#### WHAT THIS TASK INVOLVES:
From the records below, copy out exactly the lines from the one containing "data_out | 8 |" to the one containing "178 | 668 |", both included. Add nothing else.

[Opening SUPPLIED MATERIAL section]

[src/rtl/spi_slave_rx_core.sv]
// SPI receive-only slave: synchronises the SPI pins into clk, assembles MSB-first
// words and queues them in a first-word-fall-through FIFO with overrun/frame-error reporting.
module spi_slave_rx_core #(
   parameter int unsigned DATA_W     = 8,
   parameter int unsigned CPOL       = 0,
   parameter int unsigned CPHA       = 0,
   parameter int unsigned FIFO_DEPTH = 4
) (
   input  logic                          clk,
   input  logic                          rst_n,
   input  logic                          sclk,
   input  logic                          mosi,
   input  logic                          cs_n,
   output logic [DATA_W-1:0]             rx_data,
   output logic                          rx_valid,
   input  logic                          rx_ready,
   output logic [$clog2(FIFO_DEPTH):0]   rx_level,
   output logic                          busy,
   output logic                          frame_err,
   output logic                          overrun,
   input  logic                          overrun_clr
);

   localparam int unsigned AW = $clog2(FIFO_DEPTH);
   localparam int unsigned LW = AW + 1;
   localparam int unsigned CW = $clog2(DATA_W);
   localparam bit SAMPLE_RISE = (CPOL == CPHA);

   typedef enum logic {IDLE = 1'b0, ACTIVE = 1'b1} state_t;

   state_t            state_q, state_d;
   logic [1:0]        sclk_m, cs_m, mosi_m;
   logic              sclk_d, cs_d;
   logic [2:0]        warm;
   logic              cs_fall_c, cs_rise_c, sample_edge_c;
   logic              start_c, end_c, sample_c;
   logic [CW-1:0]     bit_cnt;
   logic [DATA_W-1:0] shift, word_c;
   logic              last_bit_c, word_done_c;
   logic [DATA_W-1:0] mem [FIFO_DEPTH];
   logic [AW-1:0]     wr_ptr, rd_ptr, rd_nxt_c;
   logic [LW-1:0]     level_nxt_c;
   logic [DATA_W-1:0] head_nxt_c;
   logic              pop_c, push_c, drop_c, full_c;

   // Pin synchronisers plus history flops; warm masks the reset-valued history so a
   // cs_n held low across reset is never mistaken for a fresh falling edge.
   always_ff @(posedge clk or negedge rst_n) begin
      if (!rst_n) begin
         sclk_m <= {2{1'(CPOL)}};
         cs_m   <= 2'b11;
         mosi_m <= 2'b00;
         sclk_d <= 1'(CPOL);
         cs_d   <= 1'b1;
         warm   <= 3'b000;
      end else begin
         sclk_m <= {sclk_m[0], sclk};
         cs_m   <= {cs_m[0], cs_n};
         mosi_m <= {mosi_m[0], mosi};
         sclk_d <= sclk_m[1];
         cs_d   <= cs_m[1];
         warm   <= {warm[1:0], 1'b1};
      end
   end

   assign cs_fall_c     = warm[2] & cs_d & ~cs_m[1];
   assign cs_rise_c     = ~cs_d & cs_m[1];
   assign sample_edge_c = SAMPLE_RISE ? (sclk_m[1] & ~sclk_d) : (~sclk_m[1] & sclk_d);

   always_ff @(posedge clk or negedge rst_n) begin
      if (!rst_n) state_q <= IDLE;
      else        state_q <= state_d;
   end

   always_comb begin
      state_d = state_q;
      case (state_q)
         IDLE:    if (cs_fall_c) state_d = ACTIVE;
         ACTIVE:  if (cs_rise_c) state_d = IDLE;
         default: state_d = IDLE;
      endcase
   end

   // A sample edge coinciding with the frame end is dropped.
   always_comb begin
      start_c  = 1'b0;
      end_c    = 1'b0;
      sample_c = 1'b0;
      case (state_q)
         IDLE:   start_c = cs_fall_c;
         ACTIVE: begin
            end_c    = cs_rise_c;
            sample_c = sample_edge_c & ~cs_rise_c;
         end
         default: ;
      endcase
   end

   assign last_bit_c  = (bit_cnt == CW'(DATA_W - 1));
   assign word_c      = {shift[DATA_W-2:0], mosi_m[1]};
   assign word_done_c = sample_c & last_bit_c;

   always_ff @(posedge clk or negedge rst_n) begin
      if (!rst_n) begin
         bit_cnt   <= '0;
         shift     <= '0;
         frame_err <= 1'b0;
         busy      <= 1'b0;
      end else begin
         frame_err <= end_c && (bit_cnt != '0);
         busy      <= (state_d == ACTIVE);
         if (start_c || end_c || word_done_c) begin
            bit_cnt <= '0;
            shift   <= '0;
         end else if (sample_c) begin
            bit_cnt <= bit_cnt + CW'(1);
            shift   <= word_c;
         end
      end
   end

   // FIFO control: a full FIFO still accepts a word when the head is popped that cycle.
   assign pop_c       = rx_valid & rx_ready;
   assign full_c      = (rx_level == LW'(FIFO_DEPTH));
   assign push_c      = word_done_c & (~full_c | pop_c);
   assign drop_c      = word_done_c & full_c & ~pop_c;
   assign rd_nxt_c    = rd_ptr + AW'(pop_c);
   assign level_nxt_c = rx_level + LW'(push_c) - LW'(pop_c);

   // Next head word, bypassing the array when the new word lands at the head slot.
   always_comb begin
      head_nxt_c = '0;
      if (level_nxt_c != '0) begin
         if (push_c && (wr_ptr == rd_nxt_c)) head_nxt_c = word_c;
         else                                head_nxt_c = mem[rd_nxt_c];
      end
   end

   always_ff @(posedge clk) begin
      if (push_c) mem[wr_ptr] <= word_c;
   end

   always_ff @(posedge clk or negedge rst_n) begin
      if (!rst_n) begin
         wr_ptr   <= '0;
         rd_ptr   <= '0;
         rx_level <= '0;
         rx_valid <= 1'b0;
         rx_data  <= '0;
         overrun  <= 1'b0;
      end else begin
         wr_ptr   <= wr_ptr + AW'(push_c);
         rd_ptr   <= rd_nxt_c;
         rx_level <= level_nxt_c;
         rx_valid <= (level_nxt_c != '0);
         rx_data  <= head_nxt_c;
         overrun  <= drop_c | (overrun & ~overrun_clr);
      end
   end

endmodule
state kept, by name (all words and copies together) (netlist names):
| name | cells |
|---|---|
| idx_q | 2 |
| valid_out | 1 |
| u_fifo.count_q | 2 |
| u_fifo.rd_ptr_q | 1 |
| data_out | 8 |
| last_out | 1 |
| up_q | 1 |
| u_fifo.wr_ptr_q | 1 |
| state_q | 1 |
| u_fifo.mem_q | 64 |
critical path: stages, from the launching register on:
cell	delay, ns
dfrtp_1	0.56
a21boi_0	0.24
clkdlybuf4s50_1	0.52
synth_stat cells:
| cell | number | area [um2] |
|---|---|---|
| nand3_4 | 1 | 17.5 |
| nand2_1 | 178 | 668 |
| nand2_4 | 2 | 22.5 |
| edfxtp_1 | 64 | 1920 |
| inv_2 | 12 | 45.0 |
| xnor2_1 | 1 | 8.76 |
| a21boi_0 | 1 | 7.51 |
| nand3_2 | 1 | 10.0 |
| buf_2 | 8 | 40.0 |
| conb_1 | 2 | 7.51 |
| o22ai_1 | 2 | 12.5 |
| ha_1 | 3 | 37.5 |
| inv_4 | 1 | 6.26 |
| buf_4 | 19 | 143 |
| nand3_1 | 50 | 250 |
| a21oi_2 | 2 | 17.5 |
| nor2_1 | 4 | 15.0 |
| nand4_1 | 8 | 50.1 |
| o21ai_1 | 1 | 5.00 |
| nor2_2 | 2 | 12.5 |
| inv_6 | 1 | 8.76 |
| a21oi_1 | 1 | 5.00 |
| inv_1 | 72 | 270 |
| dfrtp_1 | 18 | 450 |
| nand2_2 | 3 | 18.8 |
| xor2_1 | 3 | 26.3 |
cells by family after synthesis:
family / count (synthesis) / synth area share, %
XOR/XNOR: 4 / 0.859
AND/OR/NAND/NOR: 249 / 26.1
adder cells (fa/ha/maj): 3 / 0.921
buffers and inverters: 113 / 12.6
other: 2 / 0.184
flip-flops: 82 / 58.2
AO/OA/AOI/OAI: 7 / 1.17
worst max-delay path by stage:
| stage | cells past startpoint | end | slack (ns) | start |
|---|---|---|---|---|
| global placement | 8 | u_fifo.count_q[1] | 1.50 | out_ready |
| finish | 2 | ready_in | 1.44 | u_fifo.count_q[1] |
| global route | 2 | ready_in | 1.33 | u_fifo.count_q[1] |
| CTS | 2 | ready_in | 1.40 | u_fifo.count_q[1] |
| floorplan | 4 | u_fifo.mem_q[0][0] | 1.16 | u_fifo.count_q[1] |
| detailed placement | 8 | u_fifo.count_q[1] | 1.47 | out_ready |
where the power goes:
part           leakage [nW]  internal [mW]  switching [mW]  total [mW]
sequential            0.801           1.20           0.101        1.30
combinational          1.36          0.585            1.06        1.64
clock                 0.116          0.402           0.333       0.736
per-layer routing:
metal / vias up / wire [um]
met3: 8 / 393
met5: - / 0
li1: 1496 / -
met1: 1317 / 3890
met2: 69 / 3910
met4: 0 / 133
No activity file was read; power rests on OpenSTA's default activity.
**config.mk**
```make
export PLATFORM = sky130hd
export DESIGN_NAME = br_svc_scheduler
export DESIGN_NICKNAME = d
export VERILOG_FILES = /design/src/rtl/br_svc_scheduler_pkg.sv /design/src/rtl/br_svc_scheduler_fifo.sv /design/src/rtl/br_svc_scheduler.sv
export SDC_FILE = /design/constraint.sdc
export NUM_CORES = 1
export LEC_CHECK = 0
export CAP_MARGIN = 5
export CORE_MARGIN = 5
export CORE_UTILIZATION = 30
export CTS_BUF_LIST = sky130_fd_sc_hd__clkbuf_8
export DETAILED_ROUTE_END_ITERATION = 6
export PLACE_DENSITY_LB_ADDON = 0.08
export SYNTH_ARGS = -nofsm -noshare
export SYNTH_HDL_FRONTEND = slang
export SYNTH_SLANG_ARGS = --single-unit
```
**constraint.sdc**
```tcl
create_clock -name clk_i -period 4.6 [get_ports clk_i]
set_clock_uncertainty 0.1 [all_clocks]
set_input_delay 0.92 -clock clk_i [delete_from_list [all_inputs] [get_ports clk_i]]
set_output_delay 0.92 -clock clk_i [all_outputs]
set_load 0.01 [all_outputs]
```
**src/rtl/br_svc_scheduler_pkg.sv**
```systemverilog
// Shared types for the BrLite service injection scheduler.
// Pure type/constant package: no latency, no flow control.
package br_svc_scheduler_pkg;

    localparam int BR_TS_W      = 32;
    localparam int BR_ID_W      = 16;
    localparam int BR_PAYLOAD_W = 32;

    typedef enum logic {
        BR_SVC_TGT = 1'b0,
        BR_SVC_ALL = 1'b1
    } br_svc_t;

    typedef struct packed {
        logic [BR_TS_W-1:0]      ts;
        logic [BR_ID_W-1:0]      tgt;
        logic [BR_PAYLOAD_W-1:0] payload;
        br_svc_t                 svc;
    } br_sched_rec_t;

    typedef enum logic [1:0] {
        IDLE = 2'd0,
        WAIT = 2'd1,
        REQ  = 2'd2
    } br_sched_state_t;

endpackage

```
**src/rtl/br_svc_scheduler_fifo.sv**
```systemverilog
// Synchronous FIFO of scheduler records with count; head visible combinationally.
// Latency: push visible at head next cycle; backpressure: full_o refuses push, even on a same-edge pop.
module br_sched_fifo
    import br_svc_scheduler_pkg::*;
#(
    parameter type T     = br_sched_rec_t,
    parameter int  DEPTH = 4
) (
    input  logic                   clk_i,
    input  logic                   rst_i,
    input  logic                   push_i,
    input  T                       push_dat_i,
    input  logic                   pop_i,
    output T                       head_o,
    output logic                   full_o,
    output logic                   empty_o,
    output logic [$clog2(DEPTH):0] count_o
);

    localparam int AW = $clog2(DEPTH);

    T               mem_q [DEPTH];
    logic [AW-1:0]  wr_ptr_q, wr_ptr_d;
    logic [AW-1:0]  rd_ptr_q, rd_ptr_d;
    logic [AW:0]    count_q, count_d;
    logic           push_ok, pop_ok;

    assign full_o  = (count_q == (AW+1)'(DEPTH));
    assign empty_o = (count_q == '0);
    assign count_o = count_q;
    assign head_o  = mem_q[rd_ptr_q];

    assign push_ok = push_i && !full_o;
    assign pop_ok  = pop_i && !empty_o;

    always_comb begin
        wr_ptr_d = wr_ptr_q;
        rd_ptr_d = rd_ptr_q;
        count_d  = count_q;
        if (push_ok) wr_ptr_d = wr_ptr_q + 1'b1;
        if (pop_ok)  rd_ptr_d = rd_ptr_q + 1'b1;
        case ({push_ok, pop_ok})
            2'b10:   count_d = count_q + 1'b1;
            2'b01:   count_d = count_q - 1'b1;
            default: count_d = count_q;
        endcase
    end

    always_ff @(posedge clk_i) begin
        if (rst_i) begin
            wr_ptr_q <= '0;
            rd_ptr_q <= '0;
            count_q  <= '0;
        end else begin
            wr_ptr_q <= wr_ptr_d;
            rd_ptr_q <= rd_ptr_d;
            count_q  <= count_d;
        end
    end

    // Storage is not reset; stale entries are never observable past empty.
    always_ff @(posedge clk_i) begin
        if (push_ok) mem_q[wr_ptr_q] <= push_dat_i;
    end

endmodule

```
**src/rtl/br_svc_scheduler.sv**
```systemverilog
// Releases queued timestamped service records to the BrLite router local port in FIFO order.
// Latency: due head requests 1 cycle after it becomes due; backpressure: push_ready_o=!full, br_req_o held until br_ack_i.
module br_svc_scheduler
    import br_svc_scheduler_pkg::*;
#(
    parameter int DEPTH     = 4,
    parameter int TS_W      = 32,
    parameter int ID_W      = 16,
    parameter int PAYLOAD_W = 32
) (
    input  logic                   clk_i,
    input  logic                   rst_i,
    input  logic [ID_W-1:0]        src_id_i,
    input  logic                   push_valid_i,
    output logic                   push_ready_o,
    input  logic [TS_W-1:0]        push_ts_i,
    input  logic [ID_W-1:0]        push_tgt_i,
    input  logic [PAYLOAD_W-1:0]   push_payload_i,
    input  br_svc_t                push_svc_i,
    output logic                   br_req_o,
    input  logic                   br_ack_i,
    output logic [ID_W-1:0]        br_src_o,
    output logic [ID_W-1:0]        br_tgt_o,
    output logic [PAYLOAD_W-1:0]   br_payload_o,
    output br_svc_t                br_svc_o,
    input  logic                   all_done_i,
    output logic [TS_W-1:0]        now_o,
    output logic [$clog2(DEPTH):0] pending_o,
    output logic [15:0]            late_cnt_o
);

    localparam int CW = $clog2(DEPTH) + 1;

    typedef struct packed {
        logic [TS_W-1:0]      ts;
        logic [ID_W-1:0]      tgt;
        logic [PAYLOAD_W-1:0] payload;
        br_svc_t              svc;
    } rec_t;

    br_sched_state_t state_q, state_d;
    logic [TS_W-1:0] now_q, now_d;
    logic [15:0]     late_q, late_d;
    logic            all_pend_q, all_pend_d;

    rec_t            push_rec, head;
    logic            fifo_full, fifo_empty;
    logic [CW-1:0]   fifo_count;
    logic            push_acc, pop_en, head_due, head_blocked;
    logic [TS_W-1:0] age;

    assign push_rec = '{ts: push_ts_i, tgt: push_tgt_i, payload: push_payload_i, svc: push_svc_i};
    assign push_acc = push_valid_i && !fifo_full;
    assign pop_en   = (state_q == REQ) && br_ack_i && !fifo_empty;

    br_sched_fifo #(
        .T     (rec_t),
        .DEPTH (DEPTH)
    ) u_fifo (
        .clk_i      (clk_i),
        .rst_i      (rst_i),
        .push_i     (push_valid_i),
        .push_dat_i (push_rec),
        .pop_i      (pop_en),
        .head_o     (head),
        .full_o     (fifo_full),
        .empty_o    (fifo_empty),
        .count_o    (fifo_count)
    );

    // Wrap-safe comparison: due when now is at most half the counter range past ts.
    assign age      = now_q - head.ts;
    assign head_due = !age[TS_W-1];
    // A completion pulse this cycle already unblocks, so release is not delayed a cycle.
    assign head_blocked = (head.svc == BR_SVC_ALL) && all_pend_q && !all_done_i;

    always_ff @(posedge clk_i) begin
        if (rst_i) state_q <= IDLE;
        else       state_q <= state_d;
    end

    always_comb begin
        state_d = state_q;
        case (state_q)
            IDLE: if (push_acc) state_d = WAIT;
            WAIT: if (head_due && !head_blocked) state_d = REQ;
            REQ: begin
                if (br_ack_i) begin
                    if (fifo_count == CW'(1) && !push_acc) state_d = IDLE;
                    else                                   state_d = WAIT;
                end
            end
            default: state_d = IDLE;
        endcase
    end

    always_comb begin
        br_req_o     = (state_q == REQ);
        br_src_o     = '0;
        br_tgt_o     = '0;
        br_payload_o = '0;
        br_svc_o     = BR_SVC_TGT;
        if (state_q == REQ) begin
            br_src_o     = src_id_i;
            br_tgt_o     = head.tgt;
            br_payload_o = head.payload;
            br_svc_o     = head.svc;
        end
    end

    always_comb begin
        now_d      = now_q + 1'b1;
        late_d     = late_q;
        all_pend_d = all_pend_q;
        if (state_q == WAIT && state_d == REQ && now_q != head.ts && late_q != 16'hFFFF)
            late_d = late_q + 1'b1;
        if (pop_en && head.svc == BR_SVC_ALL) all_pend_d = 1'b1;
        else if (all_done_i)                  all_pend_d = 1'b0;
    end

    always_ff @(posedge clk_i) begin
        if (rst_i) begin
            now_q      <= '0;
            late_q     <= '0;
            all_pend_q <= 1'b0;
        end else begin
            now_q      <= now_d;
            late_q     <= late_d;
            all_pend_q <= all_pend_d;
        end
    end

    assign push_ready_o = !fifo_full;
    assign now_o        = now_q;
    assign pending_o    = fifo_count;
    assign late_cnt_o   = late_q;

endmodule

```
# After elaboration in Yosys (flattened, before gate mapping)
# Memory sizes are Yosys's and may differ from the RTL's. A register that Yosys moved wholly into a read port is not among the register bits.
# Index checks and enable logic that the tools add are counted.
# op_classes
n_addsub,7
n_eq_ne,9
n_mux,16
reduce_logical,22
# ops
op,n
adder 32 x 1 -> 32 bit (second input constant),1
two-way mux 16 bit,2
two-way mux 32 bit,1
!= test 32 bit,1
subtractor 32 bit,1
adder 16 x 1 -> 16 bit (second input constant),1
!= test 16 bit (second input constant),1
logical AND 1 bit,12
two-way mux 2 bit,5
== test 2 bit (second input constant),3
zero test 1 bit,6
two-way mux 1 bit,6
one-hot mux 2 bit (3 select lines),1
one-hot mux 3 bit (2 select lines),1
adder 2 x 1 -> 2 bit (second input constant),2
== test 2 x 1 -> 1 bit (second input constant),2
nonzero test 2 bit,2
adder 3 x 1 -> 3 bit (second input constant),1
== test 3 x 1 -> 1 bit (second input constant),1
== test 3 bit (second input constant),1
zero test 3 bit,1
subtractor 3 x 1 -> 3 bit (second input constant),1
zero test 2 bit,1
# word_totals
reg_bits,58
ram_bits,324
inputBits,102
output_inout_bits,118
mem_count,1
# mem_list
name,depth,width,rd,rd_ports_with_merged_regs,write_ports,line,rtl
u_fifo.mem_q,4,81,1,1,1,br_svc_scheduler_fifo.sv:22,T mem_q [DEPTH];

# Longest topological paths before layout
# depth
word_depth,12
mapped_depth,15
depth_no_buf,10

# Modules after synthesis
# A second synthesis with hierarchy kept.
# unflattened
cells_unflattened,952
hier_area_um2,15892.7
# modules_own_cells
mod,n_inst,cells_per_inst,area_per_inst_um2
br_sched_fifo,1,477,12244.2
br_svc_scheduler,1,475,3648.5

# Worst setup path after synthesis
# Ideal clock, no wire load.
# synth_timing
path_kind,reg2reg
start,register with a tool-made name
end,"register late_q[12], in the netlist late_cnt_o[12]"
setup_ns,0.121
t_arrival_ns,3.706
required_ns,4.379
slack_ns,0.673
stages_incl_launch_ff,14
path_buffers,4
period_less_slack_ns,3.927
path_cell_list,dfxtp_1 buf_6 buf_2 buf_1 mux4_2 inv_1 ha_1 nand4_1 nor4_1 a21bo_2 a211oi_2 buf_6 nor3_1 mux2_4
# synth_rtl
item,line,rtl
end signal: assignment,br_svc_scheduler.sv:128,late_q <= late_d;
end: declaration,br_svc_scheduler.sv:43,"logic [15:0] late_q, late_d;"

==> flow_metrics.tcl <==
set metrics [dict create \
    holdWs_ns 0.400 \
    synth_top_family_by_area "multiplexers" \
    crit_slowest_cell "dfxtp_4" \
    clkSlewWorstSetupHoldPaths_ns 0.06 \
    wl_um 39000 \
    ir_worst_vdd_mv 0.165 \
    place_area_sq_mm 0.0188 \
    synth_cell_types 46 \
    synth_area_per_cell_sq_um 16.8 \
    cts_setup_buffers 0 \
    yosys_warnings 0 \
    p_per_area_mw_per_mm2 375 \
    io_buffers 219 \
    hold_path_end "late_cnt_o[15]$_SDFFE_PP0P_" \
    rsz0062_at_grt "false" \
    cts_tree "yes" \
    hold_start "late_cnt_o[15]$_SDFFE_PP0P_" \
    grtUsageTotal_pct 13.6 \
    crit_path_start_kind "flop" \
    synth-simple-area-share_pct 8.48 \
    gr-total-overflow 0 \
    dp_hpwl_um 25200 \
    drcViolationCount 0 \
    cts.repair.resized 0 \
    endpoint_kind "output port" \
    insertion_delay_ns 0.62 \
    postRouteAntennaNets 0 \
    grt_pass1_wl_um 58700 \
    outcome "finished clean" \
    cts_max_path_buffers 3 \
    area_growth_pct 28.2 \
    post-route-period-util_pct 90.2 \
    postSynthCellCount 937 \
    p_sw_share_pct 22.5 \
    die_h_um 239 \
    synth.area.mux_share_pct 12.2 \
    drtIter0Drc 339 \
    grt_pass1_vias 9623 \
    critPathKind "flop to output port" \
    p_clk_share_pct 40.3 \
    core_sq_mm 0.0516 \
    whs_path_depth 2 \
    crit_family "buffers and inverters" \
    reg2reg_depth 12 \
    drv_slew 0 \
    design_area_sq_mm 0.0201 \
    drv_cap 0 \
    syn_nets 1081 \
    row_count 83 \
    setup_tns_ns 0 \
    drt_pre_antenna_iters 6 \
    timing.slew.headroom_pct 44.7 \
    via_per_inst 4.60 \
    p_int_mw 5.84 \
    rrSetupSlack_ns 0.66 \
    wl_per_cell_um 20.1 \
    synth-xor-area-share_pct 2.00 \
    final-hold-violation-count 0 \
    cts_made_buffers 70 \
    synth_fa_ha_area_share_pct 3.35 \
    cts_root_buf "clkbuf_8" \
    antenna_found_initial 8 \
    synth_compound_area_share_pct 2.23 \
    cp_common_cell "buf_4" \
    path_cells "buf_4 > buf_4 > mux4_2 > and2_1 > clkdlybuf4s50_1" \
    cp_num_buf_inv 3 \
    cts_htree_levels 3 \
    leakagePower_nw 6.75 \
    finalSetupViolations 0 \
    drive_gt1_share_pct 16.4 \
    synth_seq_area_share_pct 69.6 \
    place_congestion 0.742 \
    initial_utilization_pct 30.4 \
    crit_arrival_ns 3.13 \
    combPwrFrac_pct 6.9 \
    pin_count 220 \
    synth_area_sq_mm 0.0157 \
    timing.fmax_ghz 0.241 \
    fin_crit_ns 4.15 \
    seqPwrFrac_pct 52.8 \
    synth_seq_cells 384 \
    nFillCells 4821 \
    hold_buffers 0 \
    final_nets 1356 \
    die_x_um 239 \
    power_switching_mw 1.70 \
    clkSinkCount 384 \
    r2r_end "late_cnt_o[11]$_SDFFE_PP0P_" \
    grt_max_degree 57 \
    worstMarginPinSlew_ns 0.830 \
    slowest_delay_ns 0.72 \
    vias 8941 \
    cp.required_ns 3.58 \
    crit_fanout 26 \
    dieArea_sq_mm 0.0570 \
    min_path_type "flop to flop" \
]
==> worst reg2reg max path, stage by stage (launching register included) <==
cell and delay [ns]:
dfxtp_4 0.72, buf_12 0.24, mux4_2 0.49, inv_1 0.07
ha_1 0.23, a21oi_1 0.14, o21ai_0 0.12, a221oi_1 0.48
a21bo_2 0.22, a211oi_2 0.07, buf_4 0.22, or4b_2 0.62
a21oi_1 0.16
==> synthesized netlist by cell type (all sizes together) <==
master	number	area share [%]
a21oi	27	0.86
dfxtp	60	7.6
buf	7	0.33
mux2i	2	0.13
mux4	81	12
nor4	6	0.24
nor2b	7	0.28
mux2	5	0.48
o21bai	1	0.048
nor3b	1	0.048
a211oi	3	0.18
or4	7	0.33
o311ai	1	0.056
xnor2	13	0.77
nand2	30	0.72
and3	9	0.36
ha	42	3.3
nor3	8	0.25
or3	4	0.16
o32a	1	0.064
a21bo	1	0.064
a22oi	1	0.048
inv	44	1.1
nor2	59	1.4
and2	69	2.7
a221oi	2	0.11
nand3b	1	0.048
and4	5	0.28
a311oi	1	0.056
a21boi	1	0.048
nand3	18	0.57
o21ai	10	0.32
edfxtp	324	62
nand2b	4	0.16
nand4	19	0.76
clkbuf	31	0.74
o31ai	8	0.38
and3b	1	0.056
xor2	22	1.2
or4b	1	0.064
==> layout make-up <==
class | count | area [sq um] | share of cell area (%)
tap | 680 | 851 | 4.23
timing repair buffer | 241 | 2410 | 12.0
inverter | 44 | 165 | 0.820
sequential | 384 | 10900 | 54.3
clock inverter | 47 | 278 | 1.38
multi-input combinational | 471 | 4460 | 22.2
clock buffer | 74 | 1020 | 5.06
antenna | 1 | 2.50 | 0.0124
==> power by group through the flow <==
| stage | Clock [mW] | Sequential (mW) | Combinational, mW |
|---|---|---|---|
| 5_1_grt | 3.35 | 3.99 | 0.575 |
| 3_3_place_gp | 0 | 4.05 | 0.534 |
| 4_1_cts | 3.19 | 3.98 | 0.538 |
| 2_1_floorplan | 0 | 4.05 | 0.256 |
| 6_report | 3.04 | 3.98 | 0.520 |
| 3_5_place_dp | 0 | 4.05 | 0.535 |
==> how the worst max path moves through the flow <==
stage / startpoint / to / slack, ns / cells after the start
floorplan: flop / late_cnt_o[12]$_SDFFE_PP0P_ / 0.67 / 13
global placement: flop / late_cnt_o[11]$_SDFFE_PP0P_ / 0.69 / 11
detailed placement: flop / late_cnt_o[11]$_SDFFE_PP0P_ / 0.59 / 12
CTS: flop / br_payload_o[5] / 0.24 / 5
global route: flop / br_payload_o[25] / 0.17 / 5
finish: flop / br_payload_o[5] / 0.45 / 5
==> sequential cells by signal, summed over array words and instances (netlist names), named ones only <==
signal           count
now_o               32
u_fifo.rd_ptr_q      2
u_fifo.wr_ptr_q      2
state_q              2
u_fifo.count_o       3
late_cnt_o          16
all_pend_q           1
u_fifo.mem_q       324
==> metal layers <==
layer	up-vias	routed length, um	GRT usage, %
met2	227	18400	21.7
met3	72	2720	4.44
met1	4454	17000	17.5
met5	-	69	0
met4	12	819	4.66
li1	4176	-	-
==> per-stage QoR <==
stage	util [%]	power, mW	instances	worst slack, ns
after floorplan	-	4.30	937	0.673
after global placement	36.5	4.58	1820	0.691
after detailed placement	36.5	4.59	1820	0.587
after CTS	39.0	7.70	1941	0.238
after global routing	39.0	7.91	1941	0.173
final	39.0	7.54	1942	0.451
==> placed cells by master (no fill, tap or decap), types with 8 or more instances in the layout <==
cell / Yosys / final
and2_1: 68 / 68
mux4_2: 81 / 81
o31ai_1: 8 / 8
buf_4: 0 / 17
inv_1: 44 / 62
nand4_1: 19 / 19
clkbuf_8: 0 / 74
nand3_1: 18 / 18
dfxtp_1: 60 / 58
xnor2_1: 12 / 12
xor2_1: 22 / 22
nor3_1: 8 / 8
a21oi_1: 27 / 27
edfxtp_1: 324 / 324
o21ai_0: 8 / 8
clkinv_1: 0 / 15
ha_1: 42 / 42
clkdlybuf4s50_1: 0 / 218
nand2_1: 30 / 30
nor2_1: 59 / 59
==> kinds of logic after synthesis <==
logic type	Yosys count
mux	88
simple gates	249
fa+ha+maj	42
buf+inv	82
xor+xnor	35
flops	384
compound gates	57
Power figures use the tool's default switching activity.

[Closing SUPPLIED MATERIAL section]

#### RESULT OF THE TASK:
| data_out | 8 |
| last_out | 1 |
| up_q | 1 |
| u_fifo.wr_ptr_q | 1 |
| state_q | 1 |
| u_fifo.mem_q | 64 |
critical path: stages, from the launching register on:
cell	delay, ns
dfrtp_1	0.56
a21boi_0	0.24
clkdlybuf4s50_1	0.52
synth_stat cells:
| cell | number | area [um2] |
|---|---|---|
| nand3_4 | 1 | 17.5 |
| nand2_1 | 178 | 668 |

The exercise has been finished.